Последние не свелись к отдельным капризным выходкам, а вылились в полное изгнание Чуковской из ахматовского круга – без предъявления обвинений, суда и следствия (1942 г.).
Внезапно <…> Анна Андреевна <…> демонстративно, наедине со мною и при людях, начала выказывать мне <…> свою неприязнь. Что бы я ни сделала и ни сказала – все оказывалось неверно, неуместно, некстати. Я решила реже бывать у нее. Анна Андреевна, как обычно, прислала за мной гонца. Я тотчас пришла. Она при мне переоделась и ушла в гости.
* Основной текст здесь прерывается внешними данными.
[src/rtl/wait_counter.sv]
// Small wait counter used for multi-cycle memory accesses.
// Ports:
//   clk, rst_n : clock, asynchronous active-low reset
//   en         : advance the count
//   clr        : synchronous clear (wins over en)
//   done       : count has reached WAIT_LAST
// The count saturates at WAIT_LAST, so it never wraps inside one state.
module wait_counter
    import pc_sequencer_pkg::*;
(
    input  logic clk,
    input  logic rst_n,
    input  logic en,
    input  logic clr,
    output logic done
);

    logic [1:0] count_q;
    logic [1:0] count_d;

    assign done = (count_q == WAIT_LAST);

    always_comb begin
        count_d = count_q;
        if (clr) begin
            count_d = 2'd0;
        end else if (en && !done) begin
            count_d = count_q + 2'd1;
        end
    end

    always_ff @(posedge clk or negedge rst_n) begin
        if (!rst_n) begin
            count_q <= 2'd0;
        end else begin
            count_q <= count_d;
        end
    end

endmodule

[src/rtl/pc_sequencer.sv]
// Multi-cycle PC / exception sequencer (Moore FSM).
// Ports:
//   clk, reset          : clock, asynchronous active-low reset
//   opcode, funct       : instruction fields from the IR
//   zero, overflow      : ALU flags for the current cycle
//   div_zero            : divider reports a zero divisor
//   WritePC, WriteEPC, AluOutCtrl, IRWrite, MemRead : enables
//   PCSource, cause_control, ALUSrcA, ALUSrcB, ALUOp : datapath selects
//   state_out           : current state encoding for debug
// Optional feature: define RTE_EN to enable return-from-exception
// (opcode 0x10 / funct 0x13); otherwise that opcode is invalid.
//
// state       | meaning
// ------------+--------------------------------------------------
// RESET       | idle after reset, all outputs low
// FETCH       | 3-cycle instruction read, PC+4 and IR load on last
// DECODE      | precompute branch target into AluOut, dispatch
// BRANCH      | compare A-B, take beq/bne target
// JUMP        | load jump address into PC
// EXEC_R      | R-type ALU op, check overflow / divide-by-zero
// EXC_SAVE    | EPC <= PC-4, cause latched on entry
// EXC_READ    | 3-cycle read of the exception vector byte
// EXC_LOAD    | PC <= vector
// RTE         | PC <= EPC (RTE_EN only)
module pc_sequencer
    import pc_sequencer_pkg::*;
(
    input  logic       clk,
    input  logic       reset,
    input  logic [5:0] opcode,
    input  logic [5:0] funct,
    input  logic       zero,
    input  logic       overflow,
    input  logic       div_zero,
    output logic       WritePC,
    output logic       WriteEPC,
    output logic       AluOutCtrl,
    output logic       IRWrite,
    output logic       MemRead,
    output logic [2:0] PCSource,
    output logic [1:0] cause_control,
    output logic       ALUSrcA,
    output logic [1:0] ALUSrcB,
    output logic [1:0] ALUOp,
    output logic [3:0] state_out
);

    state_e     state_q, state_d;
    logic [1:0] cause_q, cause_d;
    logic       wait_en, wait_clr, wait_done;
    logic       div_fault, ovf_fault;

    assign state_out     = state_q;
    assign cause_control = cause_q;

    assign wait_en  = (state_q == ST_FETCH) || (state_q == ST_EXC_READ);
    assign wait_clr = (state_d != state_q);

    wait_counter u_wait (
        .clk   (clk),
        .rst_n (reset),
        .en    (wait_en),
        .clr   (wait_clr),
        .done  (wait_done)
    );

    // A divide that also overflows is reported as overflow: overflow wins
    // whenever it coincides with a qualifying fault.
    assign div_fault = div_zero && (funct == FN_DIV);
    assign ovf_fault = overflow &&
                       ((funct == FN_ADD) || (funct == FN_SUB) || div_fault);

    always_comb begin
        state_d    = state_q;
        cause_d    = cause_q;
        WritePC    = 1'b0;
        WriteEPC   = 1'b0;
        AluOutCtrl = 1'b0;
        IRWrite    = 1'b0;
        MemRead    = 1'b0;
        PCSource   = PC_SRC_ALU_RESULT;
        ALUSrcA    = 1'b0;
        ALUSrcB    = ALU_B_REG;
        ALUOp      = ALU_OP_ADD;

        case (state_q)
            ST_RESET: begin
                state_d = ST_FETCH;
            end
            ST_FETCH: begin
                MemRead = 1'b1;
                ALUSrcB = ALU_B_FOUR;
                if (wait_done) begin
                    WritePC  = 1'b1;
                    PCSource = PC_SRC_ALU_RESULT;
                    IRWrite  = 1'b1;
                    state_d  = ST_DECODE;
                end
            end
            ST_DECODE: begin
                AluOutCtrl = 1'b1;
                ALUSrcB    = ALU_B_SEXT_SHL2;
                case (opcode)
                    OP_RTYPE:              state_d = ST_EXEC_R;
                    OP_BEQ, OP_BNE:        state_d = ST_BRANCH;
                    OP_J:                  state_d = ST_JUMP;
                    OP_ADDI, OP_LW, OP_SW: state_d = ST_FETCH;
                    default: begin
                        state_d = ST_EXC_SAVE;
                        cause_d = CAUSE_INVALID;
`ifdef RTE_EN
                        if ((opcode == OP_RTE) && (funct == FN_RTE)) begin
                            state_d = ST_RTE;
                            cause_d = cause_q;
                        end
`endif
                    end
                endcase
            end
            ST_BRANCH: begin
                ALUSrcA = 1'b1;
                ALUSrcB = ALU_B_REG;
                ALUOp   = ALU_OP_SUB;
                // opcode[0] distinguishes bne from beq.
                if (zero ^ opcode[0]) begin
                    WritePC  = 1'b1;
                    PCSource = PC_SRC_ALU_OUT;
                end
                state_d = ST_FETCH;
            end
            ST_JUMP: begin
                WritePC  = 1'b1;
                PCSource = PC_SRC_JUMP;
                state_d  = ST_FETCH;
            end
            ST_EXEC_R: begin
                ALUSrcA    = 1'b1;
                ALUSrcB    = ALU_B_REG;
                ALUOp      = ALU_OP_FUNCT;
                AluOutCtrl = 1'b1;
                if (ovf_fault) begin
                    state_d = ST_EXC_SAVE;
                    cause_d = CAUSE_OVERFLOW;
                end else if (div_fault) begin
                    state_d = ST_EXC_SAVE;
                    cause_d = CAUSE_DIV_ZERO;
                end else begin
                    state_d = ST_FETCH;
                end
            end
            ST_EXC_SAVE: begin
                ALUSrcB  = ALU_B_FOUR;
                ALUOp    = ALU_OP_SUB;
                WriteEPC = 1'b1;
                state_d  = ST_EXC_READ;
            end
            ST_EXC_READ: begin
                MemRead = 1'b1;
                if (wait_done) begin
                    state_d = ST_EXC_LOAD;
                end
            end
            ST_EXC_LOAD: begin
                WritePC  = 1'b1;
                PCSource = PC_SRC_VECTOR;
                state_d  = ST_FETCH;
            end
`ifdef RTE_EN
            ST_RTE: begin
                WritePC  = 1'b1;
                PCSource = PC_SRC_EPC;
                state_d  = ST_FETCH;
            end
`endif
            default: begin
                state_d = ST_RESET;
            end
        endcase
    end

    always_ff @(posedge clk or negedge reset) begin
        if (!reset) begin
            state_q <= ST_RESET;
            cause_q <= CAUSE_INVALID;
        end else begin
            state_q <= state_d;
            cause_q <= cause_d;
        end
    end

endmodule

[config.mk]
export PLATFORM = sky130hd
export DESIGN_NAME = pc_sequencer
export DESIGN_NICKNAME = d
export VERILOG_FILES = /design/src/rtl/pc_sequencer_pkg.sv /design/src/rtl/wait_counter.sv /design/src/rtl/pc_sequencer.sv
export SDC_FILE = /design/constraint.sdc
export NUM_CORES = 1
export LEC_CHECK = 0
export BUFFER_PORTS_ARGS = -buffer_cell sky130_fd_sc_hd__buf_2
export CAP_MARGIN = 20
export CORE_MARGIN = 1.5
export CORE_UTILIZATION = 47
export DETAILED_ROUTE_END_ITERATION = 8
export PLACE_DENSITY = 0.82
export SETUP_SLACK_MARGIN = 0.4
export SLEW_MARGIN = 10
export SYNTH_ARGS = -nofsm -noshare
export SYNTH_HDL_FRONTEND = slang
export SYNTH_SLANG_ARGS = --single-unit
[constraint.sdc]
create_clock -name clk -period 4.2 [get_ports clk]
set_clock_uncertainty 0.1 [all_clocks]
set_input_delay 0.21 -clock clk [delete_from_list [all_inputs] [get_ports clk]]
set_output_delay 0.21 -clock clk [all_outputs]
set_load 0.02 [all_outputs]
==> src/rtl/vx_bank_core_req_queue_pkg.sv <==
// Shared constants and helpers for the bank core-request queue.
// Parameter defaults live here so the top and the storage queue use one source.
package vx_bank_core_req_queue_pkg;

    localparam int DEF_NUM_REQUESTS = 4;
    localparam int DEF_WORD_SIZE    = 4;
    localparam int DEF_ADDR_WIDTH   = 30;
    localparam int DEF_TAG_WIDTH    = 8;
    localparam int DEF_CREQ_SIZE    = 4;

    // Index width for n items; a single item still needs a 1-bit index.
    function automatic int idx_width(input int n);
        return (n > 1) ? $clog2(n) : 1;
    endfunction

endpackage

==> src/rtl/vx_bank_core_req_queue_generic_queue.sv <==
// Generic synchronous FIFO used as the entry store behind the head register.
// The caller never pushes when full or pops when empty.
module vx_bank_core_req_queue_generic_queue
    import vx_bank_core_req_queue_pkg::*;
#(
    parameter int DATA_WIDTH = 8,
    parameter int DEPTH      = 3
)(
    input  logic                  clk,
    input  logic                  reset,
    input  logic                  i_push,
    input  logic                  i_pop,
    input  logic [DATA_WIDTH-1:0] i_data,
    output logic [DATA_WIDTH-1:0] o_data,
    output logic                  o_empty
);
    localparam int PTR_W = idx_width(DEPTH);
    localparam int CNT_W = $clog2(DEPTH + 1);

    logic [DATA_WIDTH-1:0] r_mem [DEPTH];
    logic [PTR_W-1:0]      r_rd_ptr;
    logic [PTR_W-1:0]      r_wr_ptr;
    logic [CNT_W-1:0]      r_count;

    function automatic logic [PTR_W-1:0] ptr_inc(input logic [PTR_W-1:0] p);
        return (p == PTR_W'(DEPTH - 1)) ? '0 : p + 1'b1;
    endfunction

    // Storage array: written on push, never reset.
    always_ff @(posedge clk) begin
        if (i_push) begin
            r_mem[r_wr_ptr] <= i_data;
        end
    end

    // Read/write pointers and occupancy.
    always_ff @(posedge clk) begin
        if (reset) begin
            r_rd_ptr <= '0;
            r_wr_ptr <= '0;
            r_count  <= '0;
        end else begin
            if (i_push) begin
                r_wr_ptr <= ptr_inc(r_wr_ptr);
            end
            if (i_pop) begin
                r_rd_ptr <= ptr_inc(r_rd_ptr);
            end
            case ({i_push, i_pop})
                2'b10:   r_count <= r_count + 1'b1;
                2'b01:   r_count <= r_count - 1'b1;
                default: r_count <= r_count;
            endcase
        end
    end

    assign o_data  = r_mem[r_rd_ptr];
    assign o_empty = (r_count == '0);

endmodule

==> src/rtl/vx_bank_core_req_queue.sv <==
// Bank core-request queue: buffers multi-lane request vectors and presents
// them one lane at a time (lowest lane first) through a head register.
module vx_bank_core_req_queue
    import vx_bank_core_req_queue_pkg::*;
#(
    parameter  int NUM_REQUESTS = DEF_NUM_REQUESTS,
    parameter  int WORD_SIZE    = DEF_WORD_SIZE,
    parameter  int ADDR_WIDTH   = DEF_ADDR_WIDTH,
    parameter  int TAG_WIDTH    = DEF_TAG_WIDTH,
    parameter  int CREQ_SIZE    = DEF_CREQ_SIZE,
    localparam int TID_W        = idx_width(NUM_REQUESTS)
)(
    input  logic                                clk,
    input  logic                                reset,
    input  logic                                push,
    input  logic [NUM_REQUESTS-1:0]             req_valids,
    input  logic [NUM_REQUESTS-1:0]             req_rw,
    input  logic [NUM_REQUESTS*WORD_SIZE-1:0]   req_byteen,
    input  logic [NUM_REQUESTS*ADDR_WIDTH-1:0]  req_addr,
    input  logic [NUM_REQUESTS*WORD_SIZE*8-1:0] req_data,
    input  logic [TAG_WIDTH-1:0]                req_tag,
    input  logic                                pop,
    output logic                                out_valid,
    output logic [TID_W-1:0]                    out_tid,
    output logic                                out_rw,
    output logic [WORD_SIZE-1:0]                out_byteen,
    output logic [ADDR_WIDTH-1:0]               out_addr,
    output logic [WORD_SIZE*8-1:0]              out_data,
    output logic [TAG_WIDTH-1:0]                out_tag,
    output logic                                full,
    output logic                                empty
);
    localparam int N       = NUM_REQUESTS;
    localparam int DATA_W  = WORD_SIZE * 8;
    localparam int CNT_W   = $clog2(CREQ_SIZE + 1);
    localparam int ENTRY_W = N * (1 + 1 + WORD_SIZE + ADDR_WIDTH + DATA_W) + TAG_WIDTH;
    // Entry layout, LSB first: tag, data, addr, byteen, rw, valids.
    localparam int OFF_DATA = TAG_WIDTH;
    localparam int OFF_ADDR = OFF_DATA + N * DATA_W;
    localparam int OFF_BE   = OFF_ADDR + N * ADDR_WIDTH;
    localparam int OFF_RW   = OFF_BE + N * WORD_SIZE;
    localparam int OFF_VAL  = OFF_RW + N;

    // Lowest set lane of the remaining mask.
    function automatic logic [TID_W-1:0] lowest_lane(input logic [N-1:0] m);
        lowest_lane = '0;
        for (int i = N - 1; i >= 0; i--) begin
            if (m[i]) lowest_lane = TID_W'(i);
        end
    endfunction

    logic [N-1:0]             r_mask;
    logic [N-1:0]             r_head_rw;
    logic [N*WORD_SIZE-1:0]   r_head_byteen;
    logic [N*ADDR_WIDTH-1:0]  r_head_addr;
    logic [N*DATA_W-1:0]      r_head_data;
    logic [TAG_WIDTH-1:0]     r_head_tag;
    logic [CNT_W-1:0]         r_count;
    logic                     r_full;
    logic                     r_empty;

    logic [ENTRY_W-1:0]       w_push_entry;
    logic [ENTRY_W-1:0]       w_fifo_entry;
    logic [ENTRY_W-1:0]       w_load_entry;
    logic [TID_W-1:0]         w_tid;
    logic [N-1:0]             w_remaining;
    logic                     w_pop_fire;
    logic                     w_last_pop;
    logic                     w_head_free;
    logic                     w_push_acc;
    logic                     w_fifo_empty;
    logic                     w_head_from_push;
    logic                     w_fifo_push;
    logic                     w_fifo_pop;
    logic                     w_head_load;
    logic [CNT_W-1:0]         w_count_next;

    assign w_push_entry = {req_valids, req_rw, req_byteen, req_addr, req_data, req_tag};

    // Lane selection and handshake decode.
    assign w_tid       = lowest_lane(r_mask);
    assign w_remaining = r_mask & ~(N'(1) << w_tid);
    assign out_valid   = (r_mask != '0);
    assign w_pop_fire  = pop && out_valid;
    assign w_last_pop  = w_pop_fire && (w_remaining == '0);
    assign w_head_free = !out_valid || w_last_pop;

    // A push is gated by the registered full flag only; a simultaneous
    // last-lane pop does not open a slot in the same cycle.
    assign w_push_acc       = push && !r_full && (req_valids != '0);
    assign w_head_from_push = w_push_acc && w_head_free && w_fifo_empty;
    assign w_fifo_push      = w_push_acc && !w_head_from_push;
    assign w_fifo_pop       = w_head_free && !w_fifo_empty;
    assign w_head_load      = w_head_from_push || w_fifo_pop;
    assign w_load_entry     = w_head_from_push ? w_push_entry : w_fifo_entry;

    vx_bank_core_req_queue_generic_queue #(
        .DATA_WIDTH (ENTRY_W),
        .DEPTH      (CREQ_SIZE - 1)
    ) u_entry_queue (
        .clk     (clk),
        .reset   (reset),
        .i_push  (w_fifo_push),
        .i_pop   (w_fifo_pop),
        .i_data  (w_push_entry),
        .o_data  (w_fifo_entry),
        .o_empty (w_fifo_empty)
    );

    // Head lane mask: reload on entry load, otherwise retire the popped lane.
    always_ff @(posedge clk) begin
        if (reset) begin
            r_mask <= '0;
        end else if (w_head_load) begin
            r_mask <= w_load_entry[OFF_VAL +: N];
        end else if (w_pop_fire) begin
            r_mask <= w_remaining;
        end
    end

    // Head payload: loaded with the mask, left unreset.
    always_ff @(posedge clk) begin
        if (w_head_load) begin
            r_head_rw     <= w_load_entry[OFF_RW   +: N];
            r_head_byteen <= w_load_entry[OFF_BE   +: N * WORD_SIZE];
            r_head_addr   <= w_load_entry[OFF_ADDR +: N * ADDR_WIDTH];
            r_head_data   <= w_load_entry[OFF_DATA +: N * DATA_W];
            r_head_tag    <= w_load_entry[0        +: TAG_WIDTH];
        end
    end

    // Next entry count: +1 on accepted push, -1 on last-lane pop.
    always_comb begin
        w_count_next = r_count;
        case ({w_push_acc, w_last_pop})
            2'b10:   w_count_next = r_count + 1'b1;
            2'b01:   w_count_next = r_count - 1'b1;
            default: w_count_next = r_count;
        endcase
    end

    // Entry counter with registered full/empty flags.
    always_ff @(posedge clk) begin
        if (reset) begin
            r_count <= '0;
            r_full  <= 1'b0;
            r_empty <= 1'b1;
        end else begin
            r_count <= w_count_next;
            r_full  <= (w_count_next == CNT_W'(CREQ_SIZE));
            r_empty <= (w_count_next == '0);
        end
    end

    assign full       = r_full;
    assign empty      = r_empty;
    assign out_tid    = w_tid;
    assign out_rw     = r_head_rw[w_tid];
    assign out_byteen = r_head_byteen[w_tid * WORD_SIZE +: WORD_SIZE];
    assign out_addr   = r_head_addr[w_tid * ADDR_WIDTH +: ADDR_WIDTH];
    assign out_data   = r_head_data[w_tid * DATA_W +: DATA_W];
    assign out_tag    = r_head_tag;

endmodule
Что это означало? Не сама ли она объяснила мне еще в Ленинграде: «Благовоспитанный человек не обижает другого по неловкости. Он обижает другого только намеренно».
Вот она и принялась обижать меня намеренно <…> (хотя <…> и поручала мне по-прежнему то навести справку в издательстве, то написать письмо Гаршину; <…> то принести в больницу чайник или протертое яблоко) <…> Но вот «тифозный чад» позади, Анна Андреевна <…> здорова; а обиды, наносимые мне, продолжаются. Насколько я понимаю теперь, Анна Андреевна не хотела со мной поссориться окончательно; она желала вызвать с моей стороны вопрос: «за что вы на меня рассердились?» Тогда она объяснила бы мне мою вину, я извинилась бы, и она бы великодушно простила <…> Но <…> совесть меня не мучила, никакой вины перед Анной Андреевной я найти не могла <…> «Вас кто-нибудь оговорил!» – твердили мне свидетели происходящего <…> Разве за четыре года нашего знакомства она не успела узнать меня?
[Там же: XVI–XVIII]
Вероятно, по «делу» Чуковской был заочно и безапелляционно произнесен приговор типа «Она для меня больше не существует!». Разрыв пережил даже ждановское постановление.
В 1946 году <…> я рванулась было в Ленинград <…> но – остановила себя. Из страха перед властями? Нет. Из страха перед нею, перед Анной Андреевной <…> Снова навязать ей свою персону, пользуясь ее новой бедой, казалось мне грубостью. Я побаивалась, что мой внезапный приезд она истолкует как попытку возобновить наше знакомство, оборванное по ее воле <…>[674]
Пойму ли я когда-нибудь, что случилось в Ташкенте? И – забуду ли? <…> [И]спытанную боль, сознательно причиненную мне ни с того ни с сего, – помню.
[Там же: XIV, 385]
Но еще через шесть лет Чуковская решает, что
<…> жить в стране, где живет и творит Ахматова, и не видеть и не слышать ее – <…> нелепость <…> Я набрала номер <…> назвала себя.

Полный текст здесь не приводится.